Task instructions: Using the listing below, set down exactly the lines starting at the line that contains "cell,delay (ns)" and ending at the line that contains "met1: 16.3 / 3200 / 1374", both included, and no others.

Recorded data:
<file path="src/rtl/i2s_audio_rx.sv">
// I2S receiver: oversampled bclk/lrclk/sdata, emits stereo PCM frames.
// Define I2S_RX_LOCK_EN to add frame-length lock detection and gating.
module i2s_audio_rx #(
   parameter int audio_bits     = 16,
   parameter int timeout_cycles = 255
) (
   input  logic                  clk,
   input  logic                  reset_n,
   input  logic                  bclk,
   input  logic                  lrclk,
   input  logic                  sdata,
   output logic [audio_bits-1:0] pcm_l,
   output logic [audio_bits-1:0] pcm_r,
   output logic                  pcm_valid,
   output logic                  locked
);

   localparam logic [5:0] AB6 = 6'(audio_bits);
   localparam logic [7:0] TO8 = 8'(timeout_cycles);

   logic [2:0]            r_bclk_s;
   logic [1:0]            r_lr_s;
   logic [1:0]            r_sd_s;
   logic                  r_lr_prev;
   logic [5:0]            r_bitcnt;
   logic [audio_bits-1:0] r_sh;
   logic [audio_bits-1:0] r_left_hold;
   logic                  r_have_left;
   logic [7:0]            r_to;

   logic                  w_bedge;
   logic                  w_lr;
   logic                  w_sd;
   logic                  w_chg;
   logic [5:0]            w_cnt_inc;
   logic [5:0]            w_shamt;
   logic [audio_bits-1:0] w_one;
   logic [audio_bits-1:0] w_word;
   logic                  w_emit;

   assign w_bedge   = r_bclk_s[1] & ~r_bclk_s[2];
   assign w_lr      = r_lr_s[1];
   assign w_sd      = r_sd_s[1];
   assign w_chg     = w_lr ^ r_lr_prev;
   assign w_cnt_inc = (r_bitcnt == 6'd63) ? 6'd63 : r_bitcnt + 6'd1;
   assign w_shamt   = AB6 - 6'd1 - r_bitcnt;
   assign w_one     = {{(audio_bits-1){1'b0}}, w_sd};
   // current bit merged into the word; bits past audio_bits are dropped
   assign w_word    = (r_bitcnt < AB6) ? (r_sh | (w_one << w_shamt)) : r_sh;

   always_ff @(posedge clk or negedge reset_n) begin
      if (!reset_n) begin
         r_bclk_s <= '0;
         r_lr_s   <= '0;
         r_sd_s   <= '0;
      end else begin
         r_bclk_s <= {r_bclk_s[1:0], bclk};
         r_lr_s   <= {r_lr_s[0], lrclk};
         r_sd_s   <= {r_sd_s[0], sdata};
      end
   end

`ifdef I2S_RX_LOCK_EN
   logic [5:0] r_len_l;
   logic       r_good;
   logic       r_locked;
   logic       w_wf;

   assign w_wf   = (r_len_l == w_cnt_inc) && (r_len_l >= AB6);
   assign w_emit = w_wf && (r_locked || r_good);
   assign locked = r_locked;

   always_ff @(posedge clk or negedge reset_n) begin
      if (!reset_n) begin
         r_len_l  <= '0;
         r_good   <= 1'b0;
         r_locked <= 1'b0;
      end else if (w_bedge) begin
         if (w_chg && !r_lr_prev) begin
            r_len_l <= w_cnt_inc;
         end else if (w_chg && r_have_left) begin
            r_good   <= w_wf;
            r_locked <= w_wf && (r_locked || r_good);
         end
      end else if (r_to == 8'd0) begin
         r_good   <= 1'b0;
         r_locked <= 1'b0;
      end
   end
`else
   assign w_emit = 1'b1;
   assign locked = 1'b1;
`endif

   always_ff @(posedge clk or negedge reset_n) begin
      if (!reset_n) begin
         r_lr_prev   <= 1'b0;
         r_bitcnt    <= '0;
         r_sh        <= '0;
         r_left_hold <= '0;
         r_have_left <= 1'b0;
         r_to        <= TO8;
         pcm_l       <= '0;
         pcm_r       <= '0;
         pcm_valid   <= 1'b0;
      end else begin
         pcm_valid <= 1'b0;
         if (w_bedge) begin
            r_to      <= TO8;
            r_lr_prev <= w_lr;
            if (!w_chg) begin
               r_sh     <= w_word;
               r_bitcnt <= w_cnt_inc;
            end else begin
               // I2S one-bit delay: this edge carries the LSB of channel lr_prev
               r_sh     <= '0;
               r_bitcnt <= '0;
               if (!r_lr_prev) begin
                  r_left_hold <= w_word;
                  r_have_left <= 1'b1;
               end else begin
                  r_have_left <= 1'b0;
                  if (r_have_left && w_emit) begin
                     pcm_l     <= r_left_hold;
                     pcm_r     <= w_word;
                     pcm_valid <= 1'b1;
                  end
               end
            end
         end else if (r_to != 8'd0) begin
            r_to <= r_to - 8'd1;
         end else begin
            r_have_left <= 1'b0;
            r_bitcnt    <= '0;
            r_sh        <= '0;
         end
      end
   end

endmodule

</file>
<file path="config.mk">
export PLATFORM = sky130hd
export DESIGN_NAME = i2s_audio_rx
export DESIGN_NICKNAME = d
export VERILOG_FILES = /design/src/rtl/i2s_audio_rx.sv
export SDC_FILE = /design/constraint.sdc
export NUM_CORES = 1
export LEC_CHECK = 0
export ABC_CLOCK_PERIOD_IN_PS = 1530
export CAP_MARGIN = 20
export CORE_ASPECT_RATIO = 2
export CORE_MARGIN = 1
export CORE_UTILIZATION = 33
export CTS_BUF_LIST = sky130_fd_sc_hd__clkbuf_8
export CTS_CLUSTER_DIAMETER = 60
export CTS_CLUSTER_SIZE = 16
export DETAILED_ROUTE_END_ITERATION = 7
export RECOVER_POWER = 25
export SYNTH_ARGS = -nofsm -noshare
export SYNTH_HDL_FRONTEND = slang
export SYNTH_SLANG_ARGS = --single-unit
</file>
<file path="constraint.sdc">
create_clock -name clk -period 1.53 [get_ports clk]
set_input_delay 0.153 -clock clk [delete_from_list [all_inputs] [get_ports clk]]
set_output_delay 0.153 -clock clk [all_outputs]
set_load 0.1 [all_outputs]
</file>
==> parameters.txt, run 1 <==
Parameter                              Value

Flow run
  Max_cap viols    0

Critical path
  Type of the worst setup path    reg2reg
  Maximum fanout along the worst path    4
  Delay of the slowest cell on the worst path    0.45 ns
  Slowest library cell on the worst path    sky130_fd_sc_hd__dfrtp_1
  Dominant delay contributor by cell family on the critical path    flip-flops
  Type of element capturing the critical path    flip-flop
  RR Endpoint    r_bitcnt[2]$_DFFE_PN0P_
  Critical Path Source Type    flip-flop
  Depth of the worst register-to-register path    5
  CP Buf/Inv Count    0
  CP Cell Sequence    ha_1 > and3_1 > nand2_1 > o21ai_0 > a22o_1
  Start of the worst register-to-register path    r_bitcnt[0]$_DFFE_PN0P_
  Data arrival, critical path    1.83 ns
  Worst R2R Setup Slack    -0.05 ns
  Critical path required time    1.78 ns

Global routing
  Maximum number of pins on one net before global-route repair    42
  Leftover overflow at the end of global routing    0
  Via count of the first global-routing pass    2825
  Overall fraction of global-route tracks in use    15.6%
  Wire length of the first global-routing pass    13.8 mm
  Number of antenna violations at the first check in global routing    0

Cells and area
  Share of cells above drive strength 1    about 40%
  Synth-to-layout area growth    43.6%
  Post-layout util    48.4%
  Final-stage net count    about 400
  Fill cell instance count of the final layout    between 900 and 1000
  Antenna fix cells    0

Power
  Pwr per Cell Area    1900 nW/um^2
  Leakage power total    about 2.2 nW
  Worst-case vdd ir drop    between 1000 and 1500 uV
  Post-route total power    between 9 and 10 mW

Drt
  Final ANT Viol Nets    0
  Via count    2685
  Routed wirelength normalized by instance count    16.0 um
  Total wirelength of the detailed-routed design    8.58 mm
  Drt first-iter violations    about 110
  Via density    5.00
  DRT Pass-1 Iters    4
  DRC    0

Run status
  Run status    finished, violations left
  Failing checks    setup timing

Synth
  Netlist area before placement    3640 sq um
  Dominant synthesized flop cell    sky130_fd_sc_hd__dfrtp_1
  Mean instance size in the synthesized netlist    11.1 sq um
  #FFs+latches synth    between 80 and 90
  Count of mapped cells out of synthesis    between 300 and 400
  Post-synth EDFFs    0
  Synth Net Count    338
  Proportion of synthesized flip-flops having asynchronous set or reset    100%
  Count of cell types in the netlist    42
  Yosys synthesis warning count    0
  Post-synthesis sequential area ratio    between 60% and 70%

Floorplan
  Number of top-level pins    39
  Area of the die    11500 sq um
  Die outline height    about 150 um
  Die boundary width    76.3 um
  Effective utilization at floorplan    33.7%
  Row count    54
  Area of the core    10800 sq um

Timing
  Setup ws final    -0.0547 ns
  Clock period minus worst slack    between 1.5 and 2 ns
  Worst-Margin Slew    0.659 ns
  Max Freq    631 MHz
  Unrepaired setup endpoints after global routing    yes
  Number of hold-slack violations in the final timing report    0
  Worst relative slew slack    between 50% and 60%
  Hold slack final    0.344 ns
  Total negative slack    -0.455 ns
  Final slew viol count    0
  Final worst clock skew    0.00878 ns
  Final worst path period share    104%
  Final number of setup-violating endpoints    27

Hold path
  Startpoint of the worst hold path    sdata
  Kind of path behind the tightest hold check    in2reg
  End point of the worst hold path    r_sd_s[0]$_DFF_PN0_
  Hold Crit Depth    1

Placement
  Detailed Place HPWL    5.66 mm
  Routability Congestion    approximately 0.84
  Port bufs    37

CTS
  Clock buffers created by TritonCTS    9
  Post-CTS clock slew at the launch and capture registers of the worst setup and hold paths    0.09 ns
  Insertion delay of the later-clocked pin in the worst-skew pair    0.36 ns
  Max H-tree Level    3
  Clk sink count    88
  Library cell used as clock root buffer    sky130_fd_sc_hd__clkbuf_8
  Max Buffers Root-to-Sink    2
  Clock tree from TritonCTS    done
==> synth_stat cells, types with 6 or more instances <==
cell type / n / area (sq um)
sky130_fd_sc_hd__o21ai_0: 6 / 30.0
sky130_fd_sc_hd__dfstp_2: 8 / 210
sky130_fd_sc_hd__mux2_1: 8 / 90.1
sky130_fd_sc_hd__nor2_1: 61 / 229
sky130_fd_sc_hd__mux2_2: 8 / 90.1
sky130_fd_sc_hd__inv_1: 8 / 30.0
sky130_fd_sc_hd__a21oi_1: 63 / 315
sky130_fd_sc_hd__dfrtp_1: 80 / 2000
sky130_fd_sc_hd__a31oi_1: 8 / 50.1
sky130_fd_sc_hd__nand2_1: 10 / 37.5
sky130_fd_sc_hd__buf_2: 7 / 35.0
==> kinds of logic after synthesis <==
| logic type | after synthesis | share of synthesized area (%) |
|---|---|---|
| other cells | 1 | 0.103 |
| buf+inv | 24 | 3.95 |
| compound gates | 89 | 13.6 |
| simple gates | 103 | 14.5 |
| xor+xnor | 2 | 0.481 |
| mux | 16 | 4.94 |
| flops | 88 | 60.7 |
| fa+ha+maj | 5 | 1.72 |
==> report_power, final <==
group	switching, mW	internal [mW]	leakage [nW]
clock	0.846	0.687	0.0959
combinational	3.24	1.78	1.03
sequential	0.540	2.86	1.11
total	4.62	5.33	2.23
==> cell type report <==
cell class | count | area [sq um] | area share, %
clock inverter | 5 | 38.8 | 0.741
sequential | 88 | 2210 | 42.3
inverter | 8 | 30.0 | 0.574
tap | 140 | 175 | 3.35
multi-input combinational | 216 | 1620 | 31.0
clock buffer | 11 | 151 | 2.89
timing repair buffer | 69 | 1000 | 19.2
==> sequential cells by signal (all words and copies together), names as in the netlist, 2 cells and up <==
signal,cells
r_bitcnt,6
r_sh,16
pcm_r,16
r_left_hold,16
r_bclk_s,3
r_to,8
r_lr_s,2
r_sd_s,2
pcm_l,16
==> layout by cell type (no fill, tap or decap), types with 3 or more instances in the layout <==
cell	netlist	routed
sky130_fd_sc_hd__buf_6	4	3
sky130_fd_sc_hd__ha_4	0	3
sky130_fd_sc_hd__inv_1	8	4
sky130_fd_sc_hd__clkbuf_8	0	11
sky130_fd_sc_hd__a21oi_1	63	37
sky130_fd_sc_hd__nand2_1	10	10
sky130_fd_sc_hd__mux2_2	8	8
sky130_fd_sc_hd__inv_2	0	4
sky130_fd_sc_hd__dlygate4sd3_1	0	4
sky130_fd_sc_hd__o31ai_1	4	4
sky130_fd_sc_hd__dfstp_2	8	8
sky130_fd_sc_hd__nand2b_1	5	3
sky130_fd_sc_hd__buf_12	0	36
sky130_fd_sc_hd__dfrtp_1	80	79
sky130_fd_sc_hd__nor2_4	0	5
sky130_fd_sc_hd__a21oi_2	0	25
sky130_fd_sc_hd__buf_4	4	23
sky130_fd_sc_hd__a31oi_2	0	5
sky130_fd_sc_hd__nor3_4	2	6
sky130_fd_sc_hd__nor2_1	61	55
sky130_fd_sc_hd__mux2_1	8	8
sky130_fd_sc_hd__o21ai_0	6	5
sky130_fd_sc_hd__a31oi_4	0	3
==> worst register-to-register path, delay by kind of cell (launching register included) <==
family	cells	cell delay (ns)
DFF	1	0.45
AOI/OAI and AO/OA	2	0.40
and+or+nand+nor	2	0.37
adders and majority gates	1	0.25
==> per-stage QoR <==
stage          setup WS (ns)  cell area, sq um  cells
2_1_floorplan        0.00497              3640    328
3_3_place_gp         -0.0634              4620    511
3_5_place_dp          -0.111              4620    511
4_1_cts              -0.0471              5040    532
5_1_grt               -0.110              5230    537
6_report             -0.0547              5230    537
==> what timing repair did <==
| item | 4_1_cts | 5_1_grt |
|---|---|---|
| endpoints found under the hold margin | 22 | 0 |
| endpoints found under the setup margin | 57 | 69 |
| cloned | 1 | 1 |
| resized for setup | 42 | 36 |
| pin swaps | 20 | 25 |
| hold buffers | 1 | 0 |
| setup buffers | 3 | 4 |
==> layer usage <==
layer | up-vias | wire, um | GRT usage [%]
met3 | 22 | 218 | 2.85
li1 | 1244 | - | -
met4 | 0 | 288 | 8.65
met1 | 1366 | 3130 | 16.3
met2 | 53 | 4940 | 29.0
met5 | - | 0 | 0
==> how the worst max path moves through the flow <==
stage,startpoint,endpoint,slack (ns),cells past startpoint
after floorplan,r_to[0]$_DFFE_PN1P_,r_to[5]$_DFFE_PN1P_,0.005,6
final,r_bitcnt[0]$_DFFE_PN0P_,r_bitcnt[2]$_DFFE_PN0P_,-0.05,5
after global placement,r_bitcnt[4]$_DFFE_PN0P_,pcm_r[10]$_DFFE_PN0P_,-0.06,6
after CTS,r_to[1]$_DFFE_PN1P_,r_bitcnt[5]$_DFFE_PN0P_,-0.05,7
after global routing,r_bitcnt[5]$_DFFE_PN0P_,pcm_r[2]$_DFFE_PN0P_,-0.11,7
after detailed placement,r_to[0]$_DFFE_PN1P_,r_bitcnt[5]$_DFFE_PN0P_,-0.11,7
Power figures use the tool's default switching activity.
==> run 2: changes to the inputs <==
--- a/config.mk
+++ b/config.mk
@@ -14,7 +14,6 @@
 export CTS_CLUSTER_DIAMETER = 60
 export CTS_CLUSTER_SIZE = 16
 export DETAILED_ROUTE_END_ITERATION = 7
-export RECOVER_POWER = 25
 export SYNTH_ARGS = -nofsm -noshare
 export SYNTH_HDL_FRONTEND = slang
 export SYNTH_SLANG_ARGS = --single-unit
==> parameters.txt, run 2 (synthesized netlist as in run 1, its figures left out) <==
Parameter                              Value

Placement
  Routability Congestion    0.838 (unchanged)
  Worst Setup Slack post-DPL    -0.111 ns (unchanged)
  Port bufs    37 (unchanged)
  Detailed Place HPWL    5.66 mm (unchanged)

Timing
  Worst-Margin Slew    0.542 ns (-0.117 ns)
  Max Freq    632 MHz (about the same)
  Final worst path period share    103% (about the same)
  Setup ws final    -0.0532 ns (+0.00157 ns)
  Final number of setup-violating endpoints    26 (-3.7%)
  Clock period minus worst slack    1.58 ns (-0.00157 ns)
  Final worst clock skew    0.00900 ns (+0.000228 ns)
  Final slew viol count    0 (unchanged)
  Number of hold-slack violations in the final timing report    0 (unchanged)
  Worst relative slew slack    63.8% (+7.7 points)
  Unrepaired setup endpoints after global routing    yes

Drt
  DRC    0 (unchanged)
  Total wirelength of the detailed-routed design    8.56 mm (-0.23%)
  DRT Pass-1 Iters    4 (unchanged)
  Via density    4.99 (-0.26%)
  Via count    2678 (-0.26%)
  Drt first-iter violations    104 (-8.0%)
  Routed wirelength normalized by instance count    15.9 um (-0.23%)
  Final ANT Viol Nets    0 (unchanged)

Critical path
  Critical Path Source Type    flip-flop
  Type of element capturing the critical path    flip-flop
  Type of the worst setup path    reg2reg
  Maximum fanout along the worst path    4 (unchanged)
  Critical path required time    1.82 ns (+0.04 ns)
  Data arrival, critical path    1.88 ns (+0.05 ns)

Floorplan
  Area of the die    11500 sq um (unchanged)
  Die boundary width    76.3 um (unchanged)
  Area of the core    10800 sq um (unchanged)
  Number of top-level pins    39 (unchanged)
  Effective utilization at floorplan    33.7% (unchanged)
  Row count    54 (unchanged)
  Die outline height    151 um (unchanged)

CTS
  Clock tree from TritonCTS    done
  Max Buffers Root-to-Sink    2 (unchanged)
  Insertion delay of the later-clocked pin in the worst-skew pair    0.36 ns (about the same)
  Post-CTS clock slew at the launch and capture registers of the worst setup and hold paths    0.09 ns (about the same)
  Library cell used as clock root buffer    sky130_fd_sc_hd__clkbuf_8
  Clk sink count    88 (unchanged)
  Clock buffers created by TritonCTS    9 (unchanged)
  Max H-tree Level    3 (unchanged)

Global routing
  Wire length of the first global-routing pass    13.8 mm (unchanged)
  Leftover overflow at the end of global routing    0 (unchanged)
  Overall fraction of global-route tracks in use    15.6% (unchanged)
  Maximum number of pins on one net before global-route repair    42 (unchanged)
  Via count of the first global-routing pass    2825 (unchanged)
  Number of antenna violations at the first check in global routing    0 (unchanged)

Cells and area
  Final-stage net count    402 (unchanged)
  Most frequent cells in the layout    sky130_fd_sc_hd__dfrtp_1 (79), sky130_fd_sc_hd__nor2_1 (55), sky130_fd_sc_hd__a21oi_1 (37), sky130_fd_sc_hd__buf_12 (37), sky130_fd_sc_hd__a21oi_2 (25)
  Most common cell after layout, fill and taps aside    sky130_fd_sc_hd__dfrtp_1
  Post-layout util    48.6% (+0.14 points)
  Antenna fix cells    0 (unchanged)
  Synth-to-layout area growth    44.0%
  Fill cell instance count of the final layout    991 (-0.20%)
  Share of cells above drive strength 1    41.1% (unchanged)

Power
  Post-route total power    9.95 mW (about the same)
  Pwr per Cell Area    1900 nW/um^2 (-0.24%)
  Net Sw Frac    46.4% (about the same)
  Share of total power in combinational logic    50.4% (about the same)
  Switching Power    4.62 mW (about the same)
  Clock group share of total power    15.4% (about the same)
  Internal Power    5.33 mW (+0.12%)
  Worst-case vdd ir drop    1280 uV (about the same)
  Fraction of power consumed by sequential logic    34.2% (about the same)
  Leakage power total    2.23 nW (+0.21%)

Hold path
  Kind of path behind the tightest hold check    in2reg

Run status
  Run status    finished, violations left
  Failing checks    setup timing

Flow run
  Max_cap viols    0 (unchanged)
-- run 2: cell count changes in the layout (fill, tap and decap cells not counted) --
cell / before / now
sky130_fd_sc_hd__clkbuf_2: 1 / 0
sky130_fd_sc_hd__dlygate4sd3_1: 4 / 1
sky130_fd_sc_hd__clkdlybuf4s50_1: 0 / 3
sky130_fd_sc_hd__buf_12: 36 / 37
sky130_fd_sc_hd__buf_4: 23 / 24
sky130_fd_sc_hd__clkbuf_4: 1 / 0
-- run 2: layout make-up --
cell class	instances	area [sq um]	share of cell area [%]
inverter	8	30.0	0.572
timing repair buffer	69	1020	19.4
multi-input combinational	216	1620	30.9
tap	140	175	3.34
clock buffer	11	151	2.88
sequential	88	2210	42.2
clock inverter	5	38.8	0.739
-- run 2: critical path, cell delays in order (launching register included) --
cell,delay (ns)
sky130_fd_sc_hd__dfrtp_1,0.41
sky130_fd_sc_hd__inv_2,0.08
sky130_fd_sc_hd__ha_4,0.20
sky130_fd_sc_hd__nand4b_1,0.18
sky130_fd_sc_hd__buf_6,0.17
sky130_fd_sc_hd__nor2_4,0.19
sky130_fd_sc_hd__a31oi_4,0.14
sky130_fd_sc_hd__a21oi_2,0.16
-- run 2: worst paths after layout --
kind / slack [ns] / startpoint / end / depth (start not counted)
setup / recovery: -0.05 / r_bitcnt[4]$_DFFE_PN0P_ / pcm_r[2]$_DFFE_PN0P_ / 7
hold / removal: 0.23 / sdata / r_sd_s[0]$_DFF_PN0_ / 1
setup reg to reg: -0.05 / r_bitcnt[4]$_DFFE_PN0P_ / pcm_r[2]$_DFFE_PN0P_ / 7
hold reg to reg: 0.35 / r_lr_s[0]$_DFF_PN0_ / r_lr_s[1]$_DFF_PN0_ / 0
max in group asynchronous: 0.70 / reset_n / r_to[7]$_DFFE_PN1P_ / 3
min in group asynchronous: 0.24 / reset_n / r_sd_s[0]$_DFF_PN0_ / 2
-- run 2: power groups by stage --
stage	combinational [mW]	clock (mW)	sequential, mW
after floorplan	0.663	0	5.57
after global placement	4.74	0	3.43
after detailed placement	4.78	0	3.44
after CTS	4.90	1.56	3.41
after global routing	5.19	1.66	3.46
final	5.02	1.53	3.40
-- run 2: layer usage --
layer / track usage [%] / wire (um) / vias up
met5: 0 / 0 / -
met1: 16.3 / 3200 / 1374
met4: 8.65 / 279 / 0
met2: 29.0 / 4900 / 39
met3: 2.85 / 171 / 21
li1: - / - / 1244
-- run 2: per-stage QoR --
step	setup TNS (ns)	cell area, sq um	hold slack (ns)	cells
final	-0.446	5250	0.228	537
after global routing	-2.95	5250	0.216	537
after CTS	-0.369	5040	0.220	532
after detailed placement	-2.97	4620	0.0922	511
after global placement	-1.01	4620	0.0884	511
after floorplan	0	3640	-0.143	328
-- run 2: timing repair --
| item | 4_1_cts | 5_1_grt |
|---|---|---|
| gates cloned | 1 | 1 |
| pin swaps | 20 | 25 |
| hold endpoints to repair | 22 | 0 |
| endpoints found under the setup margin | 57 | 69 |
| gates resized for setup | 42 | 36 |
| buffers inserted | 3 | 4 |
| hold buffers | 1 | 0 |
==> run 3: changes to the inputs <==
--- a/config.mk
+++ b/config.mk
@@ -14,6 +14,7 @@
 export CTS_CLUSTER_DIAMETER = 60
 export CTS_CLUSTER_SIZE = 16
 export DETAILED_ROUTE_END_ITERATION = 7
+export PLACE_DENSITY = 0.6
 export SYNTH_ARGS = -nofsm -noshare
 export SYNTH_HDL_FRONTEND = slang
 export SYNTH_SLANG_ARGS = --single-unit
==> results of run 3 <==
The final DEF is identical to that of run 2; final timing and power are the same.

Answer for the task:
cell,delay (ns)
sky130_fd_sc_hd__dfrtp_1,0.41
sky130_fd_sc_hd__inv_2,0.08
sky130_fd_sc_hd__ha_4,0.20
sky130_fd_sc_hd__nand4b_1,0.18
sky130_fd_sc_hd__buf_6,0.17
sky130_fd_sc_hd__nor2_4,0.19
sky130_fd_sc_hd__a31oi_4,0.14
sky130_fd_sc_hd__a21oi_2,0.16
-- run 2: worst paths after layout --
kind / slack [ns] / startpoint / end / depth (start not counted)
setup / recovery: -0.05 / r_bitcnt[4]$_DFFE_PN0P_ / pcm_r[2]$_DFFE_PN0P_ / 7
hold / removal: 0.23 / sdata / r_sd_s[0]$_DFF_PN0_ / 1
setup reg to reg: -0.05 / r_bitcnt[4]$_DFFE_PN0P_ / pcm_r[2]$_DFFE_PN0P_ / 7
hold reg to reg: 0.35 / r_lr_s[0]$_DFF_PN0_ / r_lr_s[1]$_DFF_PN0_ / 0
max in group asynchronous: 0.70 / reset_n / r_to[7]$_DFFE_PN1P_ / 3
min in group asynchronous: 0.24 / reset_n / r_sd_s[0]$_DFF_PN0_ / 2
-- run 2: power groups by stage --
stage	combinational [mW]	clock (mW)	sequential, mW
after floorplan	0.663	0	5.57
after global placement	4.74	0	3.43
after detailed placement	4.78	0	3.44
after CTS	4.90	1.56	3.41
after global routing	5.19	1.66	3.46
final	5.02	1.53	3.40
-- run 2: layer usage --
layer / track usage [%] / wire (um) / vias up
met5: 0 / 0 / -
met1: 16.3 / 3200 / 1374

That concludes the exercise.